Fathers, men like me, men who embrace the choices I’ve embraced, we are as a group, often abused, mocked and misunderstood. We are trying to do the right thing in difficult circumstances. And we are, like those who mock and abuse us, sinners. We have not, of course, earned God’s favor by making wise choices in raising our children. Our sacrifices do not for a moment begin to atone for our sins. We, by rights, must repent for our parenting, for our schooling, even for our repenting. We are, as my friend reminded me, both the good guys and the bad guys in the

Psalms. We are the oppressed, the downtrodden, those who, with godly frustration, watch the wicked prosper. But we are also the wicked. We are the proud, the arrogant, those who take pride in our own accomplishments rather than giving thanks for the grace of God. Which brings us back to the point. Our identity is not bound up in the wise choices that we have made. Neither, however, is our identity bound up in the foolish choices we have made. Rather our identity is bound up in His choice of us. Our calling is to glory in His inheritance. What we are is neither sinners nor saints. What we are is His.

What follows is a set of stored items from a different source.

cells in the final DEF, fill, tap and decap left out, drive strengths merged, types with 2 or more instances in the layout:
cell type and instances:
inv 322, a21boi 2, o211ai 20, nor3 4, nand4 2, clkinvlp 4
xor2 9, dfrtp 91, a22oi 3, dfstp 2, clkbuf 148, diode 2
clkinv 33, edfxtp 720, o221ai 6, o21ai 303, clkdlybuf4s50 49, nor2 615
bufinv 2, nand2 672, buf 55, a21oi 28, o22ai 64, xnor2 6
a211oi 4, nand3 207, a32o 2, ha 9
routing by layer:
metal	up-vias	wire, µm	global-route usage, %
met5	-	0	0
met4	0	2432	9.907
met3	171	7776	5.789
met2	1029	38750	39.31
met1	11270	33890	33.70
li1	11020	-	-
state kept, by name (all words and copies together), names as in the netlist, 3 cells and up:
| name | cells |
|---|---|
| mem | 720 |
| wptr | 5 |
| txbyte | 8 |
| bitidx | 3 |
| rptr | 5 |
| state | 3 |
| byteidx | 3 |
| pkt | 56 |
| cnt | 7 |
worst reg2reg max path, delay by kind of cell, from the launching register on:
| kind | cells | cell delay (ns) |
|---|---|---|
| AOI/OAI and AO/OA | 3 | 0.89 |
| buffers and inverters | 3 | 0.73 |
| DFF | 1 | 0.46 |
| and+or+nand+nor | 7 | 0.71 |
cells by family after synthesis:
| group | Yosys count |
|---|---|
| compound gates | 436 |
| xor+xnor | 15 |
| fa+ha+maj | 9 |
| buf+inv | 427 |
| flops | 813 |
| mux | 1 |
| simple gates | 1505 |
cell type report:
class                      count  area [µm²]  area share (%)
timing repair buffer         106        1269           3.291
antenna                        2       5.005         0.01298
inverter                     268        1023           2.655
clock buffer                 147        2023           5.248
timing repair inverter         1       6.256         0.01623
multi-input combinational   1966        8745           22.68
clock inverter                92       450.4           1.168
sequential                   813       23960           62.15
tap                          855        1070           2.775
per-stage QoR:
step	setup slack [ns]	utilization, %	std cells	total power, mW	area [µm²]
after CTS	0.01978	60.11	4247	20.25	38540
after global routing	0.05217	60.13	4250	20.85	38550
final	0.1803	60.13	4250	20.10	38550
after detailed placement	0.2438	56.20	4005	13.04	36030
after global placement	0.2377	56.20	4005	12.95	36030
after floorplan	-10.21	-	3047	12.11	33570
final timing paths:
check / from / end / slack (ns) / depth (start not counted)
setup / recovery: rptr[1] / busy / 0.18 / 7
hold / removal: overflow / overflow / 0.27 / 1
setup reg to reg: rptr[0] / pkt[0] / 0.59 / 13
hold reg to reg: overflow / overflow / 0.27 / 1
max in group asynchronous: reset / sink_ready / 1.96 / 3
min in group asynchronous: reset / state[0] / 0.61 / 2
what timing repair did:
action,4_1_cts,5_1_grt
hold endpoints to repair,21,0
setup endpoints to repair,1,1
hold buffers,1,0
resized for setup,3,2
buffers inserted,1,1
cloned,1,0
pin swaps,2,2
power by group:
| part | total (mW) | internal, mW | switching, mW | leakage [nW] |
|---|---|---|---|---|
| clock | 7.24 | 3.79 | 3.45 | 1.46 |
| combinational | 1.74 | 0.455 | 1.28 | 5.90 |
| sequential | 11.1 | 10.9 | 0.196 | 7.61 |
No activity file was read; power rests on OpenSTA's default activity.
`src/rtl/pkt_hdlc_framer.sv`:
```
// HDLC-style framer: pulls packets from a first-word-fall-through FIFO and emits
// FLAG, byte-stuffed payload, stuffed two's-complement checksum, FLAG.
module pkt_hdlc_framer #(
    parameter logic [7:0] FLAG  = 8'h7E,
    parameter logic [7:0] ESC   = 8'h7D,
    parameter logic [7:0] XMASK = 8'h20
) (
    input  logic       clk,
    input  logic       rst_n,
    input  logic [7:0] rd_data,
    input  logic       rd_last,
    input  logic       empty,
    output logic       rd_ena,
    output logic [7:0] out_data,
    output logic       out_valid,
    input  logic       out_ready
);

    typedef enum logic [2:0] {
        S_IDLE  = 3'd0,
        S_SOF   = 3'd1,
        S_DATA  = 3'd2,
        S_ESC2  = 3'd3,
        S_CSUM  = 3'd4,
        S_CSUM2 = 3'd5,
        S_EOF   = 3'd6
    } state_t;

    state_t     state_q, state_d;
    logic [7:0] acc_q, acc_d;
    logic [7:0] latch_q, latch_d;
    logic       last_q, last_d;
    logic [7:0] out_data_q, out_data_d;
    logic       out_valid_q, out_valid_d;
    logic       slot_free_s;
    logic       load_s;
    logic       rd_ena_s;
    logic [7:0] csum_s;

    function automatic logic needs_esc(input logic [7:0] b);
        return (b == FLAG) || (b == ESC);
    endfunction

    assign slot_free_s = !out_valid_q || out_ready;
    assign csum_s      = 8'h00 - acc_q;
    assign rd_ena      = rd_ena_s;
    assign out_data    = out_data_q;
    assign out_valid   = out_valid_q;

    // Next-state, pop strobe and output-slot load decisions.
    always_comb begin
        state_d    = state_q;
        acc_d      = acc_q;
        latch_d    = latch_q;
        last_d     = last_q;
        out_data_d = out_data_q;
        rd_ena_s   = 1'b0;
        load_s     = 1'b0;
        case (state_q)
            S_IDLE: begin
                if (!empty) begin
                    state_d = S_SOF;
                    acc_d   = 8'h00;
                end else begin
                    state_d = S_IDLE;
                end
            end
            S_SOF: begin
                if (slot_free_s) begin
                    load_s     = 1'b1;
                    out_data_d = FLAG;
                    state_d    = S_DATA;
                end else begin
                    state_d = S_SOF;
                end
            end
            S_DATA: begin
                // A drained FIFO stalls here with the partial sum held.
                if (slot_free_s && !empty) begin
                    rd_ena_s = 1'b1;
                    load_s   = 1'b1;
                    acc_d    = acc_q + rd_data;
                    if (needs_esc(rd_data)) begin
                        out_data_d = ESC;
                        latch_d    = rd_data ^ XMASK;
                        last_d     = rd_last;
                        state_d    = S_ESC2;
                    end else begin
                        out_data_d = rd_data;
                        state_d    = rd_last ? S_CSUM : S_DATA;
                    end
                end else begin
                    state_d = S_DATA;
                end
            end
            S_ESC2: begin
                if (slot_free_s) begin
                    load_s     = 1'b1;
                    out_data_d = latch_q;
                    state_d    = last_q ? S_CSUM : S_DATA;
                end else begin
                    state_d = S_ESC2;
                end
            end
            S_CSUM: begin
                if (slot_free_s) begin
                    load_s = 1'b1;
                    if (needs_esc(csum_s)) begin
                        out_data_d = ESC;
                        state_d    = S_CSUM2;
                    end else begin
                        out_data_d = csum_s;
                        state_d    = S_EOF;
                    end
                end else begin
                    state_d = S_CSUM;
                end
            end
            S_CSUM2: begin
                if (slot_free_s) begin
                    load_s     = 1'b1;
                    out_data_d = csum_s ^ XMASK;
                    state_d    = S_EOF;
                end else begin
                    state_d = S_CSUM2;
                end
            end
            S_EOF: begin
                if (slot_free_s) begin
                    load_s     = 1'b1;
                    out_data_d = FLAG;
                    state_d    = S_IDLE;
                end else begin
                    state_d = S_EOF;
                end
            end
            default: begin
                state_d = S_IDLE;
            end
        endcase

        if (load_s) begin
            out_valid_d = 1'b1;
        end else if (out_ready) begin
            out_valid_d = 1'b0;
        end else begin
            out_valid_d = out_valid_q;
        end
    end

    // State, accumulator, escape latch and output register.
    always_ff @(posedge clk or negedge rst_n) begin
        if (!rst_n) begin
            state_q     <= S_IDLE;
            acc_q       <= 8'h00;
            latch_q     <= 8'h00;
            last_q      <= 1'b0;
            out_data_q  <= 8'h00;
            out_valid_q <= 1'b0;
        end else begin
            state_q     <= state_d;
            acc_q       <= acc_d;
            latch_q     <= latch_d;
            last_q      <= last_d;
            out_data_q  <= out_data_d;
            out_valid_q <= out_valid_d;
        end
    end

endmodule

```
`config.mk`:
```
export PLATFORM = sky130hd
export DESIGN_NAME = pkt_hdlc_framer
export DESIGN_NICKNAME = d
export VERILOG_FILES = /design/src/rtl/pkt_hdlc_framer.sv
export SDC_FILE = /design/constraint.sdc
export NUM_CORES = 1
export LEC_CHECK = 0
export ABC_AREA = 1
export CORE_MARGIN = 3
export CORE_UTILIZATION = 60
export DETAILED_ROUTE_END_ITERATION = 10
export PLACE_DENSITY = 0.85
export SLEW_MARGIN = 20
export SYNTH_ARGS = -nofsm -noshare
export SYNTH_HDL_FRONTEND = slang
export SYNTH_SLANG_ARGS = --single-unit
```
`constraint.sdc`:
```
create_clock -name clk -period 2.7 [get_ports clk]
set_input_delay 0.405 -clock clk [delete_from_list [all_inputs] [get_ports clk]]
set_output_delay 0.405 -clock clk [all_outputs]
set_load 0.02 [all_outputs]
```
==> results.rst <==
.. list-table::
   :header-rows: 1

   * - Metric
     - Value
   * - Run status
     - finished clean
   * - Detailed-route wire length per cell
     - ~13 µm
   * - Root cell of the clock tree
     - clkbuf_4
   * - Die Y
     - ~63 µm
   * - Layout Nets
     - approximately 310
   * - I/O pin count
     - 23
   * - Fin cells
     - between 300 and 400
   * - Routed WL
     - 4390 µm
   * - Via count of the first global-routing pass
     - 1695
   * - Initial core utilization
     - between 60% and 70%
   * - Setup crit end kind
     - output pin
   * - Hold violation count in the final report
     - 0
   * - Final number of setup-violating endpoints
     - 0
   * - Final Cycle Share
     - 95.4%
   * - Global-route wire length before repair
     - about 7900 µm
   * - Worst r2r dst
     - acc_q[2]
   * - Launching element type of the critical path
     - register
   * - Unrepaired setup endpoints after global routing
     - no
   * - Routed vias/inst
     - about 5.5
   * - Async S/R FF share, synth
     - between 90% and 100%
   * - Reg-to-reg setup timing slack
     - roughly 0.90 ns
   * - # rows
     - 19
   * - CP arrival
     - between 2 and 2.5 ns
   * - Clock insertion delay at the later pin of the skew report
     - about 0.33 ns
   * - Total standard cell area after synthesis
     - between 1500 and 2000 µm²
   * - Fraction of the yosys area taken by sequential cells
     - 37.7%
   * - Launch point of the worst reg-to-reg path
     - state_q[2]
   * - Count of unresolved DRC violations after routing
     - 0
   * - Post-CTS setup buffer count
     - 0
   * - Kind of critical path
     - register to output pin
   * - CTS tree
     - yes
   * - Buffer levels on the longest clock path
     - 2
   * - Pin count of the biggest net entering global routing
     - 30
   * - Total nets after synthesis
     - 285
   * - GRT Util Overall
     - 25.2%
   * - Peak Freq
     - 388 MHz
   * - Mean post-synth cell area
     - about 7.4 µm²
   * - Signed area change from the synthesized netlist to the final layout
     - 17.3%
   * - Share of layout cells above drive strength 1
     - a little under a tenth
   * - Final antenna diode count
     - 0
   * - Library cell occupying the most area in the post-synthesis netlist
     - dfrtp_1
   * - Number of antenna violations at the first check in global routing
     - 0
   * - Peak supply drop
     - approximately 0.00066 V
   * - Count of hold buffers inserted by post-cts repair
     - 0
   * - Most used flip-flop cell after synthesis
     - dfrtp_1
   * - Pleak
     - 1.16 nW
   * - Width of the die
     - 62.7 µm
   * - Transition time at the pin with the least slew margin
     - roughly 0.40 ns
   * - Library cell with the highest instance count after synthesis
     - nand2_1
   * - Number of port buffers
     - 22
   * - Clock period minus final worst setup slack
     - 2.58 ns
   * - Fraction of post-synthesis cell area in the top cell type by area
     - a little under two fifths
   * - Final Skew
     - around 0.0037 ns
   * - Number of instances resized during post-cts repair
     - 0
   * - Router iterations before antenna repair
     - 4
   * - Via count
     - ~1800
   * - Post-Synthesis Cells
     - 261
   * - Standard cell core area
     - approximately 2900 µm²
   * - Register area
     - 726 µm²
   * - Setup Total Neg Slack
     - 0 ns
   * - Filler cell count in the final layout
     - 221
   * - Highest fanout seen on the critical path
     - 9
   * - Unique masters post-synth
     - 35
   * - HPWL after detailed placement
     - between 3000 and 4000 µm
   * - Cells taking the most area after synthesis
     - dfrtp_1 (38%), nand2_1 (13%), ha_1 (6.5%)
   * - Clock transition at the registers of the reported paths
     - around 0.090 ns
   * - Data required time of the critical path
     - between 2 and 2.5 ns
   * - Total Die Area
     - around 3900 µm²
   * - Class of the tightest hold or removal check
     - input pin to async pin
   * - Synth Register Bits
     - 29
   * - Total clock buffers created by CTS
     - 5
   * - Clock net sink count
     - 29
   * - GRT Residual Overflow
     - 0
   * - Total of max-cap violations
     - 0
   * - Synth warn
     - 0
   * - Total power divided by cell area
     - 1190 nW/µm²
   * - Violation count after the first detailed-routing iteration
     - just under 100
   * - Area occupied by multi-input gates
     - approximately 1000 µm²
   * - Routability Congestion
     - roughly 0.92
   * - Rel. slew slack
     - about three quarters
   * - Residual antenna-violating net count after detailed routing
     - 0
   * - # placed instances
     - roughly 320
   * - Depth of the worst register-to-register path
     - 7
   * - Number of synthesized flops with an enable pin
     - 0
   * - H-Tree Depth
     - 2
   * - Slew Limit Fails
     - 0
   * - Top cells by instance count after synthesis
     - nand2_1 (66), inv_1 (32), dfrtp_1 (29)
==> critical path: stages, from the launching register on <==
cell,delay (ns)
dfrtp_1,0.52
nor2_1,0.14
nand2_1,0.11
inv_1,0.17
nand2_2,0.15
inv_2,0.14
clkdlybuf4s50_1,0.62
==> state kept, by name, indices dropped and copies added, names as in the netlist <==
register	cells
out_data	8
out_valid	1
acc_q	8
latch_q	8
last_q	1
state_q	3
==> placed cells by master, fill, tap and decap left out, types with 2 or more instances in the layout <==
cell,n
clkdlybuf4s50_1,22
nand2_2,2
nor2_2,2
inv_2,3
o21ai_0,12
dfrtp_1,29
nor2_1,25
a21oi_1,16
ha_1,10
nor2_4,2
inv_4,2
nand3_1,24
clkbuf_4,5
o21ai_1,7
nand4_1,3
o22ai_1,3
nand2_1,66
or2_2,5
inv_1,32
==> worst max-delay path by stage <==
stage	from	to	slack, ns	cells after the start
2_1_floorplan	rd_data[0]	acc_q[6]	1.08	10
3_3_place_gp	out_ready	rd_ena	0.30	6
3_5_place_dp	out_ready	rd_ena	0.27	6
4_1_cts	state_q[2]	rd_ena	0.13	6
5_1_grt	state_q[2]	rd_ena	0.01	6
6_report	state_q[2]	rd_ena	0.12	6
==> through the flow <==
| step | instance area (µm²) | util, % | hold slack [ns] | total power [mW] | setup WS (ns) |
|---|---|---|---|---|---|
| 2_1_floorplan | 1930 | - | 0.109 | 1.93 | 1.08 |
| 5_1_grt | 2260 | 78.0 | 0.492 | 2.97 | 0.0108 |
| 3_3_place_gp | 2190 | 75.5 | 0.456 | 2.32 | 0.299 |
| 4_1_cts | 2260 | 78.0 | 0.465 | 2.69 | 0.128 |
| 6_report | 2260 | 78.0 | 0.450 | 2.69 | 0.124 |
| 3_5_place_dp | 2190 | 75.5 | 0.462 | 2.35 | 0.266 |
==> routing by layer <==
metal  vias to the layer above  wire length [µm]  GRT usage, %
met5                         -                 0             0
met4                         0                47          5.51
met3                         6               324          6.65
met2                        61              1990          38.9
met1                       832              2040          35.6
li1                        912                 -             -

In coming to redeem us, Jesus precludes any notion that we are of this world. We are set apart, distinct, holy. But we are so not in ourselves, but only in Him. Jesus did not come to rescue the good people. The Great Physician came for the sick. The story of the gospel is not that the prince came to rescue and marry the beautiful princess. The glory of the gospel is that Jesus came to rescue and to marry the evil hag. We are not righteous victims being saved from others, but sinful sinners being saved from ourselves.

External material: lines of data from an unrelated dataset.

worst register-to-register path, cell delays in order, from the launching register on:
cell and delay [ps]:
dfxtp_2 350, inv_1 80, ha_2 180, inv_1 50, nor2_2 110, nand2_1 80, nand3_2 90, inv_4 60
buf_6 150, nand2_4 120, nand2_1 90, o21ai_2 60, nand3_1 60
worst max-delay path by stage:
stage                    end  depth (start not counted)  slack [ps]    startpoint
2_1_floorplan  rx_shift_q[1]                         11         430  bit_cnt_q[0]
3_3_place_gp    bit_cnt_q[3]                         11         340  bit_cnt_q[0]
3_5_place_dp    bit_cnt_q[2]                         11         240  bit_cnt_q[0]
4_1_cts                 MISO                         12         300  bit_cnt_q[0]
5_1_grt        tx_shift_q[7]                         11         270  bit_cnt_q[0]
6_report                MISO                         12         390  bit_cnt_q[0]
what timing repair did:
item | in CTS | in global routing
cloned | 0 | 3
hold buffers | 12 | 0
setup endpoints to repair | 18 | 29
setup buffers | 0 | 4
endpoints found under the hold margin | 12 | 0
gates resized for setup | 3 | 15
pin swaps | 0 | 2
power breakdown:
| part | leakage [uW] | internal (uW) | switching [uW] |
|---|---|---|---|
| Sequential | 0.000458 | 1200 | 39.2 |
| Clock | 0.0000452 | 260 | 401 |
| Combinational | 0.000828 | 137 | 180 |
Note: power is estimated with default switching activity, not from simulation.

Which is precisely what we need to be teaching our children. They need to be taught first not to be sad that they are not like their peers. They need to be taught second not to be proud that they are not like their peers. Rather they need to be taught to be grateful that they are a part of His inheritance, that they are sinners saved by grace. The great evil of the broader culture, of the state schools, is not that they don’t allow us to teach our children the glory of being made in the image of God, rather the great evil is that they don’t allow our children to be taught that they are sinners saved by grace, and that they are by His grace being remade into the image of the Son.

We as the inheritance of Jesus bring no glory to him, and therein is the glory of the Gospel. That while He will share His glory with no other, by His grace we become the glory of His inheritance. And so I ask that you would give this inheritance to your children, that they would know that they are by grace heirs of grace, and that they and we would give thanks.